Figure 10.

A gradient of voltage-gated sodium and potassium channels along the dendrite can explain much of the broadening and slowing velocity of an action potential as it propagates away from the soma. A, Illustration of the model cell morphology. The simplified three-component morphology included an axon, cell body, and a single tapering dendrite. Black lines below the dendrite correspond to gradients in the sodium conductance along the dendrite as a percentage of that found in the soma (see Materials and Methods, Computer simulation). The potassium conductance followed the same linear percentage gradient as the sodium distribution for each condition, except during Passive where it was set to 50–25% of the somatic potassium conductance. B, Example of spiking behavior recorded at the soma in response to a 50 ms, 200 pA step depolarization at the model soma under each of the different dendritic conditions. C–F, Onset latency, full-width at half-height, 10–90% rise time, and 90–10% fall time of the first action potential in a train (elicited by a somatic step depolarization; 50 ms, 200 pA stimulation) recorded along the length of the dendrite. Dashed black lines correspond to experimental data collected using voltage-sensitive dyes.
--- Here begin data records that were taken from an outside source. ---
### config.mk
export PLATFORM = sky130hd
export DESIGN_NAME = gpio_split_edge
export DESIGN_NICKNAME = d
export VERILOG_FILES = /design/src/rtl/gpio_split_pkg.sv /design/src/rtl/gpio_half_reg.sv /design/src/rtl/gpio_sync_edge.sv /design/src/rtl/gpio_bl_decode.sv /design/src/rtl/gpio_split_edge.sv
export SDC_FILE = /design/constraint.sdc
export NUM_CORES = 1
export LEC_CHECK = 0
export BUFFER_PORTS_ARGS = -buffer_cell sky130_fd_sc_hd__buf_2
export CAP_MARGIN = 20
export CORE_MARGIN = 10
export CORE_UTILIZATION = 54
export CTS_CLUSTER_DIAMETER = 40
export DETAILED_ROUTE_END_ITERATION = 10
export PLACE_DENSITY = 0.76
export SLEW_MARGIN = 20
export SYNTH_ARGS = -nofsm -noshare
export SYNTH_HDL_FRONTEND = slang
export SYNTH_SLANG_ARGS = --single-unit
### constraint.sdc
create_clock -name clk -period 2.2 [get_ports clk]
set_input_delay 0.22 -clock clk [delete_from_list [all_inputs] [get_ports clk]]
set_output_delay 0.22 -clock clk [all_outputs]
set_load 0.02 [all_outputs]
### src/rtl/gpio_split_pkg.sv
package gpio_split_pkg;

   localparam int OFS_OE   = 'h008;
   localparam int OFS_OUT  = 'h00C;
   localparam int OFS_IN   = 'h010;
   localparam int OFS_FALL = 'h014;
   localparam int OFS_RISE = 'h018;
   localparam int OFS_STAT = 'h020;

   localparam int BL_LSB   = 16;
   localparam int SDA_BIT  = 29;
   localparam int SCL_BIT  = 30;

   typedef enum logic [2:0] {
      SEL_NONE, SEL_OE, SEL_OUT, SEL_IN, SEL_FALL, SEL_RISE, SEL_STAT
   } reg_sel_e;

   // Fixed backlight code table: key is {output[18:16], oe[2:0]}
   function automatic logic [2:0] bl_lookup(input logic [2:0] o, input logic [2:0] e);
      case ({o, e})
         6'o07:   return 3'd0;
         6'o20:   return 3'd1;
         6'o21:   return 3'd2;
         6'o40:   return 3'd3;
         6'o16:   return 3'd4;
         6'o25:   return 3'd5;
         6'o43:   return 3'd6;
         default: return 3'd7;
      endcase
   endfunction

endpackage

### src/rtl/gpio_half_reg.sv
module gpio_half_reg #(
   parameter int HALF_W = 16,
   parameter int HALVES = 2
) (
   input  logic                       clk,
   input  logic                       rst_n,
   input  logic                       wr_en,
   input  logic [$clog2(HALVES)-1:0]  wr_half,
   input  logic [HALF_W-1:0]          wdata,
   output logic [HALF_W*HALVES-1:0]   q
);

   if (HALVES < 2) begin : g_bad_halves
      $error("gpio_half_reg needs at least two halves");
   end

   for (genvar h = 0; h < HALVES; h++) begin : g_half
      always_ff @(posedge clk or negedge rst_n) begin
         if (!rst_n)
            q[h*HALF_W +: HALF_W] <= '0;
         else if (wr_en && (int'(wr_half) == h))
            q[h*HALF_W +: HALF_W] <= wdata;
      end


      half_write_chk: assert property (@(posedge clk) disable iff (!rst_n)
         (wr_en && (int'(wr_half) == h)) |=> (q[h*HALF_W +: HALF_W] == $past(wdata)));


      half_keep_chk: assert property (@(posedge clk) disable iff (!rst_n)
         !(wr_en && (int'(wr_half) == h)) |=> $stable(q[h*HALF_W +: HALF_W]));
   end

endmodule

### src/rtl/gpio_sync_edge.sv
module gpio_sync_edge #(
   parameter int NUM_PINS    = 32,
   parameter int SYNC_STAGES = 2
) (
   input  logic                clk,
   input  logic                rst_n,
   input  logic [NUM_PINS-1:0] pin_in,
   input  logic [NUM_PINS-1:0] rise_mask,
   input  logic [NUM_PINS-1:0] fall_mask,
   input  logic                ack,
   output logic [NUM_PINS-1:0] in_state,
   output logic [NUM_PINS-1:0] status,
   output logic                irq
);

   if (SYNC_STAGES < 2) begin : g_bad_sync
      $error("gpio_sync_edge needs two or more synchroniser stages");
   end

   logic [NUM_PINS-1:0] stg [SYNC_STAGES];
   logic [NUM_PINS-1:0] lvl, chg, qual, pick;
   logic                hit;

   always_ff @(posedge clk or negedge rst_n) begin
      if (!rst_n) begin
         for (int i = 0; i < SYNC_STAGES; i++) stg[i] <= '1;
      end else begin
         stg[0] <= pin_in;
         for (int i = 1; i < SYNC_STAGES; i++) stg[i] <= stg[i-1];
      end
   end

   assign lvl  = stg[SYNC_STAGES-1];
   assign chg  = lvl ^ in_state;
   assign qual = chg & ((lvl & rise_mask) | (~lvl & fall_mask));
   // lowest qualifying pin wins when several change together
   assign pick = qual & (~qual + NUM_PINS'(1));
   assign hit  = |qual;

   always_ff @(posedge clk or negedge rst_n) begin
      if (!rst_n) begin
         in_state <= '1;
         status   <= '0;
         irq      <= 1'b0;
      end else begin
         in_state <= lvl;
         if (hit) begin
            status <= pick;
            irq    <= 1'b1;
         end else if (ack) begin
            irq    <= 1'b0;
         end
      end
   end


   status_onehot_chk: assert property (@(posedge clk) disable iff (!rst_n)
      $onehot0(status));


   status_keep_chk: assert property (@(posedge clk) disable iff (!rst_n)
      !hit |=> $stable(status));


   no_spurious_chk: assert property (@(posedge clk) disable iff (!rst_n)
      (!irq && !hit) |=> !irq);


   irq_hold_chk: assert property (@(posedge clk) disable iff (!rst_n)
      (irq && !ack) |=> irq);


   ack_clear_chk: assert property (@(posedge clk) disable iff (!rst_n)
      (ack && !hit) |=> !irq);


   ack_collide_chk: assert property (@(posedge clk) disable iff (!rst_n)
      (ack && hit) |=> irq);

endmodule

### src/rtl/gpio_bl_decode.sv
module gpio_bl_decode
   import gpio_split_pkg::*;
#(
   parameter bit BL_DECODE = 1'b1
) (
   input  logic [2:0] out_bits,
   input  logic [2:0] oe_bits,
   output logic [2:0] level
);

   if (BL_DECODE) begin : g_table
      assign level = bl_lookup(out_bits, oe_bits);
   end else begin : g_full
      logic [5:0] unused_key;
      assign unused_key = {out_bits, oe_bits};
      assign level = 3'd7;
   end

endmodule

### src/rtl/gpio_split_edge.sv
module gpio_split_edge
   import gpio_split_pkg::*;
#(
   parameter int NUM_PINS    = 32,
   parameter int ADDR_W      = 12,
   parameter int HI_STRIDE   = 'h500,
   parameter int SYNC_STAGES = 2,
   parameter bit BL_DECODE   = 1'b1
) (
   input  logic                  clk,
   input  logic                  rst_n,
   input  logic [ADDR_W-1:0]     reg_addr,
   input  logic                  reg_wr,
   input  logic [NUM_PINS/2-1:0] reg_wdata,
   output logic [NUM_PINS/2-1:0] reg_rdata,
   input  logic [NUM_PINS-1:0]   pin_in,
   input  logic                  irq_ack,
   output logic                  irq,
   output logic [2:0]            bl_level,
   output logic                  i2c_sda,
   output logic                  i2c_scl
);

   localparam int HALF_W = NUM_PINS / 2;
   localparam int HALVES = 2;
   localparam int OE_W   = 3;

   if ((NUM_PINS % 2) != 0 || NUM_PINS <= SCL_BIT) begin : g_bad_pins
      $error("gpio_split_edge needs an even pin count above the I2C clock bit");
   end
   if (HI_STRIDE <= OFS_STAT || HI_STRIDE + OFS_STAT >= (1 << ADDR_W)) begin : g_bad_stride
      $error("gpio_split_edge high window does not fit the address width");
   end

   reg_sel_e            sel;
   logic                is_hi;
   logic [ADDR_W-1:0]   off;
   logic [NUM_PINS-1:0] out_q, fall_q, rise_q, in_state, status;
   logic [OE_W-1:0]     oe_q;

   // ---------------- address decode ----------------
   always_comb begin
      is_hi = (reg_addr >= ADDR_W'(HI_STRIDE));
      off   = is_hi ? reg_addr - ADDR_W'(HI_STRIDE) : reg_addr;
      case (off)
         ADDR_W'(OFS_OE):   sel = SEL_OE;
         ADDR_W'(OFS_OUT):  sel = SEL_OUT;
         ADDR_W'(OFS_IN):   sel = SEL_IN;
         ADDR_W'(OFS_FALL): sel = SEL_FALL;
         ADDR_W'(OFS_RISE): sel = SEL_RISE;
         ADDR_W'(OFS_STAT): sel = SEL_STAT;
         default:           sel = SEL_NONE;
      endcase
   end

   // ---------------- split registers ----------------
   gpio_half_reg #(.HALF_W(HALF_W), .HALVES(HALVES)) i_out_reg (
      .clk(clk), .rst_n(rst_n), .wr_en(reg_wr && sel == SEL_OUT),
      .wr_half(is_hi), .wdata(reg_wdata), .q(out_q));

   gpio_half_reg #(.HALF_W(HALF_W), .HALVES(HALVES)) i_fall_reg (
      .clk(clk), .rst_n(rst_n), .wr_en(reg_wr && sel == SEL_FALL),
      .wr_half(is_hi), .wdata(reg_wdata), .q(fall_q));

   gpio_half_reg #(.HALF_W(HALF_W), .HALVES(HALVES)) i_rise_reg (
      .clk(clk), .rst_n(rst_n), .wr_en(reg_wr && sel == SEL_RISE),
      .wr_half(is_hi), .wdata(reg_wdata), .q(rise_q));

   always_ff @(posedge clk or negedge rst_n) begin
      if (!rst_n)
         oe_q <= '0;
      else if (reg_wr && sel == SEL_OE && is_hi)
         oe_q <= reg_wdata[OE_W-1:0];
   end

   // ---------------- pins and interrupt ----------------
   gpio_sync_edge #(.NUM_PINS(NUM_PINS), .SYNC_STAGES(SYNC_STAGES)) i_edge (
      .clk(clk), .rst_n(rst_n), .pin_in(pin_in),
      .rise_mask(rise_q), .fall_mask(fall_q), .ack(irq_ack),
      .in_state(in_state), .status(status), .irq(irq));

   // ---------------- derived outputs ----------------
   gpio_bl_decode #(.BL_DECODE(BL_DECODE)) i_bl (
      .out_bits(out_q[BL_LSB +: 3]), .oe_bits(oe_q), .level(bl_level));

   assign i2c_sda = out_q[SDA_BIT];
   assign i2c_scl = out_q[SCL_BIT];

   // ---------------- read mux ----------------
   function automatic logic [HALF_W-1:0] half_of(input logic [NUM_PINS-1:0] v, input logic hi);
      return hi ? v[NUM_PINS-1:HALF_W] : v[HALF_W-1:0];
   endfunction

   always_comb begin
      case (sel)
         SEL_OE:   reg_rdata = is_hi ? HALF_W'(oe_q) : '0;
         SEL_OUT:  reg_rdata = half_of(out_q, is_hi);
         SEL_IN:   reg_rdata = half_of(in_state, is_hi);
         SEL_FALL: reg_rdata = half_of(fall_q, is_hi);
         SEL_RISE: reg_rdata = half_of(rise_q, is_hi);
         SEL_STAT: reg_rdata = half_of(status, is_hi);
         default:  reg_rdata = '0;
      endcase
   end


   i2c_stable_chk: assert property (@(posedge clk) disable iff (!rst_n)
      !(reg_wr && sel == SEL_OUT && is_hi) |=> ($stable(i2c_sda) && $stable(i2c_scl)));


   oe_read_chk: assert property (@(posedge clk) disable iff (!rst_n)
      (sel == SEL_OE) |-> (reg_rdata[HALF_W-1:OE_W] == '0));


   unmapped_read_chk: assert property (@(posedge clk) disable iff (!rst_n)
      (sel == SEL_NONE) |-> (reg_rdata == '0));

endmodule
Experimental data were binned in 50 and 66 μm (Width, Rise Time, Fall Time) or 20, 30, and 60 μm (Soma to Dendrite Latency) segments (average ± SEM). G, Predicted action potential amplitude as a function of distance along the dendrite. H, In support of the model, the predicted ratio of action potential amplitude before and after TTX application versus distance along the dendrite is approximately correct.